It's not always easy to do it alone.
Rockport executives learned this hard lesson before the company ended up in the bankruptcy court today.
In a region full of footwear brands, Rockport remains one of the landmarks of Greater Boston, with a reputation for comfortable clothing and casual shoes, honed with an athletic sensibility. Addidas swallowed Rockport in early 2006 as part of its acquisition of Reebok, but the adjustment was never right for the German giant. A spin-off into a New Balance subsidiary in 201
But the decision of the company was, as it turned out, a complicated one. Rockport was unable to part with the Adidas logistics network by November last year. Two years are too long to stay connected in this way.

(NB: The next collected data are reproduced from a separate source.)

File: src/rtl/data_mem_ctrl.sv
// Data-memory access unit between the single-cycle MIPS datapath and a variable-latency
// word RAM: req/ack handshake, core stall, and error flagging for bad or timed-out accesses.
module data_mem_ctrl #(
    parameter int RAM_AW  = 10,
    parameter int TIMEOUT = 15
) (
    input  logic              clk,
    input  logic              rst,
    input  logic              cpu_en,
    input  logic              mem_ren,
    input  logic              mem_wen,
    input  logic [31:0]       mem_addr,
    input  logic [31:0]       mem_dout,
    output logic [31:0]       mem_din,
    output logic              mem_stall,
    output logic              mem_err,
    output logic              ram_req,
    output logic              ram_we,
    output logic [RAM_AW-1:0] ram_addr,
    output logic [31:0]       ram_wdata,
    input  logic [31:0]       ram_rdata,
    input  logic              ram_ack
);

    typedef enum logic [1:0] {
        IDLE = 2'd0,
        BUSY = 2'd1,
        DONE = 2'd2
    } state_t;

    localparam logic [7:0] CNT_LAST = 8'(TIMEOUT - 1);

    state_t              r_state;
    state_t              w_state_next;
    logic [7:0]          r_cnt;
    logic [7:0]          w_cnt_next;
    logic                r_req;
    logic                w_req_next;
    logic                r_we;
    logic                w_we_next;
    logic [RAM_AW-1:0]   r_addr;
    logic [RAM_AW-1:0]   w_addr_next;
    logic [31:0]         r_wdata;
    logic [31:0]         w_wdata_next;
    logic [31:0]         r_din;
    logic [31:0]         w_din_next;
    logic                r_err;
    logic                w_err_next;

    logic                w_access;
    logic                w_bad;
    logic                w_misaligned;
    logic                w_out_of_range;
    logic                w_conflict;

    // An access is rejected before touching the RAM if it is ambiguous, unaligned or
    // addresses beyond the RAM's word range.
    assign w_access       = cpu_en & (mem_ren | mem_wen);
    assign w_conflict     = mem_ren & mem_wen;
    assign w_misaligned   = (mem_addr[1:0] != 2'b00);
    assign w_out_of_range = (mem_addr[31:RAM_AW+2] != '0);
    assign w_bad          = w_conflict | w_misaligned | w_out_of_range;

    always_ff @(posedge clk or posedge rst) begin
        if (rst) begin
            r_state <= IDLE;
            r_cnt   <= 8'd0;
            r_req   <= 1'b0;
            r_we    <= 1'b0;
            r_addr  <= '0;
            r_wdata <= 32'd0;
            r_din   <= 32'd0;
            r_err   <= 1'b0;
        end else begin
            r_state <= w_state_next;
            r_cnt   <= w_cnt_next;
            r_req   <= w_req_next;
            r_we    <= w_we_next;
            r_addr  <= w_addr_next;
            r_wdata <= w_wdata_next;
            r_din   <= w_din_next;
            r_err   <= w_err_next;
        end
    end

    always_comb begin
        w_state_next = r_state;
        w_cnt_next   = r_cnt;
        w_req_next   = r_req;
        w_we_next    = r_we;
        w_addr_next  = r_addr;
        w_wdata_next = r_wdata;
        w_din_next   = r_din;
        w_err_next   = 1'b0;

        case (r_state)
            IDLE: begin
                if (w_access) begin
                    if (w_bad) begin
                        w_err_next = 1'b1;
                    end else begin
                        w_addr_next  = mem_addr[RAM_AW+1:2];
                        w_we_next    = mem_wen;
                        w_wdata_next = mem_dout;
                        w_req_next   = 1'b1;
                        w_cnt_next   = 8'd0;
                        w_state_next = BUSY;
                    end
                end
            end

            BUSY: begin
                // An ack arriving in the last allowed cycle still wins over the timeout.
                if (ram_ack) begin
                    w_req_next   = 1'b0;
                    w_state_next = DONE;
                    if (!r_we) begin
                        w_din_next = ram_rdata;
                    end
                end else if (r_cnt == CNT_LAST) begin
                    w_req_next   = 1'b0;
                    w_err_next   = 1'b1;
                    w_state_next = DONE;
                    if (!r_we) begin
                        w_din_next = 32'd0;
                    end
                end else begin
                    w_cnt_next = r_cnt + 8'd1;
                end
            end

            DONE: begin
                if (cpu_en) begin
                    w_state_next = IDLE;
                end
            end

            default: begin
                w_state_next = IDLE;
            end
        endcase
    end

    // DONE does not stall, so the datapath retires the instruction on the DONE edge.
    assign mem_stall = ((r_state == IDLE) & w_access & ~w_bad) | (r_state == BUSY);

    assign mem_din   = r_din;
    assign mem_err   = r_err;
    assign ram_req   = r_req;
    assign ram_we    = r_we;
    assign ram_addr  = r_addr;
    assign ram_wdata = r_wdata;

endmodule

Building a new distribution network turned out to be far more costly than expected for Rockport as a smaller, independent company. Aggravating circumstances: Three factories operated by overseas suppliers closed in 2016, disrupting Rockport's supply chain and delaying many deliveries. Then Rockport struggled with an important distribution partner. More unforeseen expenses
The New Balance subsidiary and its private equity partner Berkshire Partners quietly sold Rockport to the bondholders last fall. They do not want to keep the company and are quickly looking for new owners. CharlesBank Capital Partners, another PE company, won the subsequent tender with a bid of $ 150 million in cash. But others have the opportunity to strengthen the offer of Charles Bank. The final deal will require the approval of the bankruptcy court.